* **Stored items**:
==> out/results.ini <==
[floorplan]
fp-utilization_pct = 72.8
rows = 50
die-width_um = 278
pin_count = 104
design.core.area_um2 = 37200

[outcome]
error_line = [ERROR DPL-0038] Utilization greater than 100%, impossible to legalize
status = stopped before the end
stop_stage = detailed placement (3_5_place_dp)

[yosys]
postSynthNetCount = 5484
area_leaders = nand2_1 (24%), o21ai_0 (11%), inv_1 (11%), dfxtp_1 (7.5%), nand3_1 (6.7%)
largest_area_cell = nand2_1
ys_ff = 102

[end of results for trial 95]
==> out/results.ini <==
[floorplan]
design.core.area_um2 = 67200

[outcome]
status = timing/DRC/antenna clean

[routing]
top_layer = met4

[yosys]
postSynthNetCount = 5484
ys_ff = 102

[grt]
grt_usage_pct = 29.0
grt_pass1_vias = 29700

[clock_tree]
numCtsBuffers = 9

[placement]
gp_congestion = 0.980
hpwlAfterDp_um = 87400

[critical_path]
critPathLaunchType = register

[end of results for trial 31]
==> try-xenon <==
// comp_mult_top
module comp_mult_top #(
parameter NO_MULT   = 4     ,  
parameter APB_BADDR = 0     ,  
parameter SYS_AW    = 16    ,  
parameter REG_DW    = 16       
)(
input                    clk         ,  
input                    rst_n       ,  
input      [ SYS_AW-1:0] apb_paddr   ,  
input                    apb_psel    ,  
input                    apb_penable ,  
input                    apb_pwrite  ,  
input      [REG_DW -1:0] apb_pwdata  ,  
output                   apb_pready  ,  
output reg [REG_DW -1:0] apb_prdata  ,  
output reg               apb_pslverr ,  
output reg               mem_ce      ,  
output reg               mem_we      ,  
output reg [SYS_AW -1:0] mem_addr    ,  
output reg [     8 -1:0] mem_wr_data ,  
input      [     8 -1:0] mem_rd_data    
);
localparam DWIDTH = 8 ;
localparam IDLE   = 2'b00;  
localparam RD_OPS = 2'b01;  
localparam WORK   = 2'b10;  
localparam WR_RES = 2'b11;  
reg  [       REG_DW -1:0] op1_addr      ;  
reg  [       REG_DW -1:0] op2_addr      ;  
reg  [       REG_DW -1:0] res_addr      ;  
reg  [       REG_DW -1:0] no_op         ;  
reg  [       REG_DW -1:0] cfg_start     ;  
reg  [       REG_DW -1:0] sts_stop      ;  
  ...
clock: 7.19 ns
lec_check: 0
abc_area: 1
cap_margin: 25
core_margin: 2
core_utilization: 71
cts_cluster_size: 72
gpl_routability_driven: 0
gpl_timing_driven: 1
hold_slack_margin: 0.29
place_density_lb_addon: 0.07
setup_slack_margin: 1.05
slew_margin: 20
run.sh (not shown) runs the stock make flow with config.mk's settings and CLKGATE_MAP_FILE=.
==> try-nickel (differences from try-xenon) <==
Settings changed: ABC_AREA 1 to not set, CAP_MARGIN 25 to 20, CORE_UTILIZATION 71 to 33, CTS_CLUSTER_SIZE 72 to not set, GPL_ROUTABILITY_DRIVEN 0 to not set, GPL_TIMING_DRIVEN 1 to not set, HOLD_SLACK_MARGIN 0.29 to not set, PLACE_DENSITY_LB_ADDON 0.07 to not set, SETUP_SLACK_MARGIN 1.05 to not set.
==> flow/constraint.sdc (replaced) <==
create_clock -name core_clock -period 9.39 [get_ports {clk}]
set_input_delay 1.8780 -clock core_clock [delete_from_list [all_inputs] [get_ports {clk}]]
set_output_delay 1.8780 -clock core_clock [all_outputs]
set_load 0.01 [all_outputs]
==> try-amber (differences from try-xenon) <==
Settings changed: SETUP_SLACK_MARGIN 1.05 to -0.44, TNS_END_PERCENT set to 45.
==> flow/constraint.sdc (replaced) <==
create_clock -name core_clock -period 6.13 [get_ports {clk}]
set_input_delay 1.2260 -clock core_clock [delete_from_list [all_inputs] [get_ports {clk}]]
set_output_delay 1.2260 -clock core_clock [all_outputs]
set_load 0.01 [all_outputs]
==> comparison <==
- try-xenon died in global routing (5_1_grt), error GRT-0232. try-nickel finished with timing, DRC and antenna clean. try-amber finished but failed the layout checks on setup timing.
- Between try-xenon and try-nickel, the lower synthesized area is in try-nickel (gap about 8%, measured against try-nickel).
- Of try-amber and try-nickel, try-amber has the higher power (gap about 6.5%, measured against try-nickel).
- In try-amber the register-to-register slack is lower than in try-nickel, by 2.8 ns.
- Between try-amber and try-nickel, the lower cell area is in try-nickel (gap about 20%, measured against try-nickel).
- Between try-amber and try-nickel, the lower sequential power is in try-nickel (gap 52%, measured against try-nickel).
- Count of clock-buffer cells in the layout is the same in try-amber and try-nickel.
==> figures <==
quantity	try-nickel	try-xenon	try-amber
Switching part of the total power	39.5%	-	32.6%
Status	complete, no violations	did not finish	complete, but fails checks
Stage where the flow stopped	-	global routing (5_1_grt)	-
Layout check failures	-	-	setup timing
Power in combinational cells	1120 uW	-	418 uW
Data arrival time of the critical path	9.15 ns	-	8.07 ns
Max-area cell share	21.4%	19.8%	19.8%
Cell count of the worst reg-to-reg path	30	-	36
Worst Hold Class	reg2reg	-	reg2reg
Cell type taking the most area	combinational gates	-	combinational gates
Part of the power in combinational logic	41.4%	-	14.4%
Number of design-rule violations left by the first detailed-router iteration	1167	-	4124
Cell area after placement	23400 sq um	26300 sq um	27200 sq um
MUX area fraction	2.88%	0.0486%	0.0486%
Yosys Instances	2497	3367	3367
Vias per cell	5.03	-	6.44

---

==> fjord <==
Starting RTL as in the previous note.
==> flow/design.v (excerpt) <==
module comp_mult_top #(
parameter NO_MULT   = 4     ,  
parameter APB_BADDR = 0     ,  
parameter SYS_AW    = 16    ,  
parameter REG_DW    = 16       
)(
input                    clk         ,  
input                    rst_n       ,  
input      [ SYS_AW-1:0] apb_paddr   ,  
input                    apb_psel    ,  
input                    apb_penable ,  
input                    apb_pwrite  ,  
input      [REG_DW -1:0] apb_pwdata  ,  
output                   apb_pready  ,  
output reg [REG_DW -1:0] apb_prdata  ,  
output reg               apb_pslverr ,  
output reg               mem_ce      ,  
output reg               mem_we      ,  
output reg [SYS_AW -1:0] mem_addr    ,  
output reg [     8 -1:0] mem_wr_data ,  
input      [     8 -1:0] mem_rd_data    
);
clock: 10.0 ns
lec_check: 0
cap_margin: 15
cell_pad_in_sites_global_placement: 2
core_margin: 2
core_utilization: 40
cts_cluster_diameter: 258
cts_cluster_size: 100
slew_margin: 20
tns_end_percent: 15
==> cedar (differences from fjord) <==
Settings changed: CAP_MARGIN 15 to 10, CELL_PAD_IN_SITES_GLOBAL_PLACEMENT 2 to unset, CORE_ASPECT_RATIO set to 0.61, CORE_UTILIZATION 40 to 16, CTS_CLUSTER_DIAMETER 258 to unset, CTS_CLUSTER_SIZE 100 to unset, GPL_TIMING_DRIVEN set to 0, HOLD_SLACK_MARGIN set to 0.25, MAX_ROUTING_LAYER set to met5, MIN_ROUTING_LAYER set to met2, PLACE_DENSITY_LB_ADDON set to 0.21, SLEW_MARGIN 20 to 15, TNS_END_PERCENT 15 to 45.
==> comparison <==
- Between fjord and cedar, the lower cell count is in fjord (gap about 26%, measured against cedar).
- fjord passed the timing, design-rule and antenna checks. cedar produced a clean layout.
- Of fjord and cedar, fjord has the higher register-to-register slack (gap 1.1 ns).
- Against cedar, the via count of fjord is smaller by 31%.
- Total power: fjord is smaller than cedar (about 5%).
- Flip-flop count is the same in fjord and cedar.
- Of cedar and fjord, cedar has the higher cell area (gap 7.6%, measured against fjord).
- Combinational power: fjord is lower than cedar (about 8%).
Power is estimated from default activity; no workload was simulated.
==> trial 51: inputs <==
Design mips_core, start of the top module:
module mips_core (
	input         clk,
	input         rst,           
	output [31:0] imem_addr,     
	input  [31:0] imem_rdata,    
	output [31:0] dmem_addr,     
	output [31:0] dmem_wdata,    
	output        dmem_we,       
	input  [31:0] dmem_rdata,    
	output        halt           
);
clock: 15.8 ns
lec_check: 0
abc_area: 0
cap_margin: 10
cell_pad_in_sites_detail_placement: 2
cell_pad_in_sites_global_placement: 2
core_aspect_ratio: 1.64
core_margin: 10
core_utilization: 72
cts_cluster_diameter: 311
cts_cluster_size: 34
gpl_routability_driven: 0
gpl_timing_driven: 0
hold_slack_margin: 0.21
place_density_lb_addon: 0.15
slew_margin: 35
run.sh (not shown) runs the stock make flow with config.mk's settings and CLKGATE_MAP_FILE=.
==> inputs of trial 58, as changes to trial 51 <==
ABC_AREA = 1   (was 0)
CAP_MARGIN = 20   (was 10)
CELL_PAD_IN_SITES_DETAIL_PLACEMENT = not set   (was 2)
CORE_ASPECT_RATIO = 1.25   (was 1.64)
CORE_MARGIN = 6   (was 10)
CORE_UTILIZATION = 40   (was 72)
CTS_CLUSTER_DIAMETER = not set   (was 311)
CTS_CLUSTER_SIZE = not set   (was 34)
GPL_ROUTABILITY_DRIVEN = not set   (was 0)
HOLD_SLACK_MARGIN = not set   (was 0.21)
MAX_ROUTING_LAYER = met4   (was not set)
PLACE_DENSITY_LB_ADDON = not set   (was 0.15)
SLEW_MARGIN = 20   (was 35)
==> flow/constraint.sdc (replaced) <==
create_clock -name core_clock -period 10.0 [get_ports {clk}]
set_input_delay 2.0000 -clock core_clock [delete_from_list [all_inputs] [get_ports {clk}]]
set_output_delay 2.0000 -clock core_clock [all_outputs]
set_load 0.01 [all_outputs]
==> inputs of trial 96, as changes to trial 51 <==
ABC_AREA = not set   (was 0)
CAP_MARGIN = 20   (was 10)
CELL_PAD_IN_SITES_DETAIL_PLACEMENT = not set   (was 2)
CELL_PAD_IN_SITES_GLOBAL_PLACEMENT = not set   (was 2)
CORE_ASPECT_RATIO = not set   (was 1.64)
CORE_MARGIN = 2   (was 10)
CORE_UTILIZATION = 66   (was 72)
CTS_CLUSTER_DIAMETER = not set   (was 311)
CTS_CLUSTER_SIZE = 50   (was 34)
GPL_ROUTABILITY_DRIVEN = not set   (was 0)
GPL_TIMING_DRIVEN = not set   (was 0)
HOLD_SLACK_MARGIN = not set   (was 0.21)
PLACE_DENSITY_LB_ADDON = not set   (was 0.15)
SETUP_SLACK_MARGIN = -0.31   (was not set)
==> flow/constraint.sdc (replaced) <==
create_clock -name core_clock -period 5.06 [get_ports {clk}]
set_input_delay 1.0120 -clock core_clock [delete_from_list [all_inputs] [get_ports {clk}]]
set_output_delay 1.0120 -clock core_clock [all_outputs]
set_load 0.01 [all_outputs]
==> ci_impl_report.md <==
### Flow metrics

| Metric | Value |
|---|---|
| Status | `complete, no violations` |
| Yosys top cell area share | `42.6%` |
| Synthesized area | `0.0722 sq mm` |
| Syn nets | `7839` |
| Die Size | `0.191 sq mm` |
| Sequential area share after synthesis | `between 50 and 60%` |
| Simple-Gate Fraction of Synth Area | `between 10% and 20%` |
| Init Core Util | `40.5%` |
# the run above: trial 58

==> ci_impl_report.md <==
## Implementation flow summary

| Metric | Value |
|---|---|
| Status | `aborted with a tool error` |
| Failing step | `5_1_grt` |
| Die Size | `0.109 sq mm` |
| Error | `[ERROR GRT-0116] Global routing finished with congestion. Check the congestion regions in the DRC Viewer.` |
# the run above: trial 96

==> ci_impl_report.md <==
## Implementation flow summary

| Metric | Value |
|---|---|
| Failing step | `3_1_place_gp_skip_io` |
| Status | `aborted with a tool error` |
| Simple-Gate Fraction of Synth Area | `5.99%` |
| Syn nets | `4679` |
| Error | `[ERROR FLW-0024] Place density exceeds 1.0 (current PLACE_DENSITY_LB_ADDON =  0.15). Please check if the value of  PLACE_DENSITY_LB_ADDON is between 0 and 0.99.` |
| Sequential area share after synthesis | `57.4%` |
# the run above: trial 51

* **How to complete this task**: Look through the data above. Each line containing the word "than" needs to be copied.

* **Solution**:
error_line = [ERROR DPL-0038] Utilization greater than 100%, impossible to legalize
- In try-amber the register-to-register slack is lower than in try-nickel, by 2.8 ns.
- Total power: fjord is smaller than cedar (about 5%).
- Combinational power: fjord is lower than cedar (about 8%).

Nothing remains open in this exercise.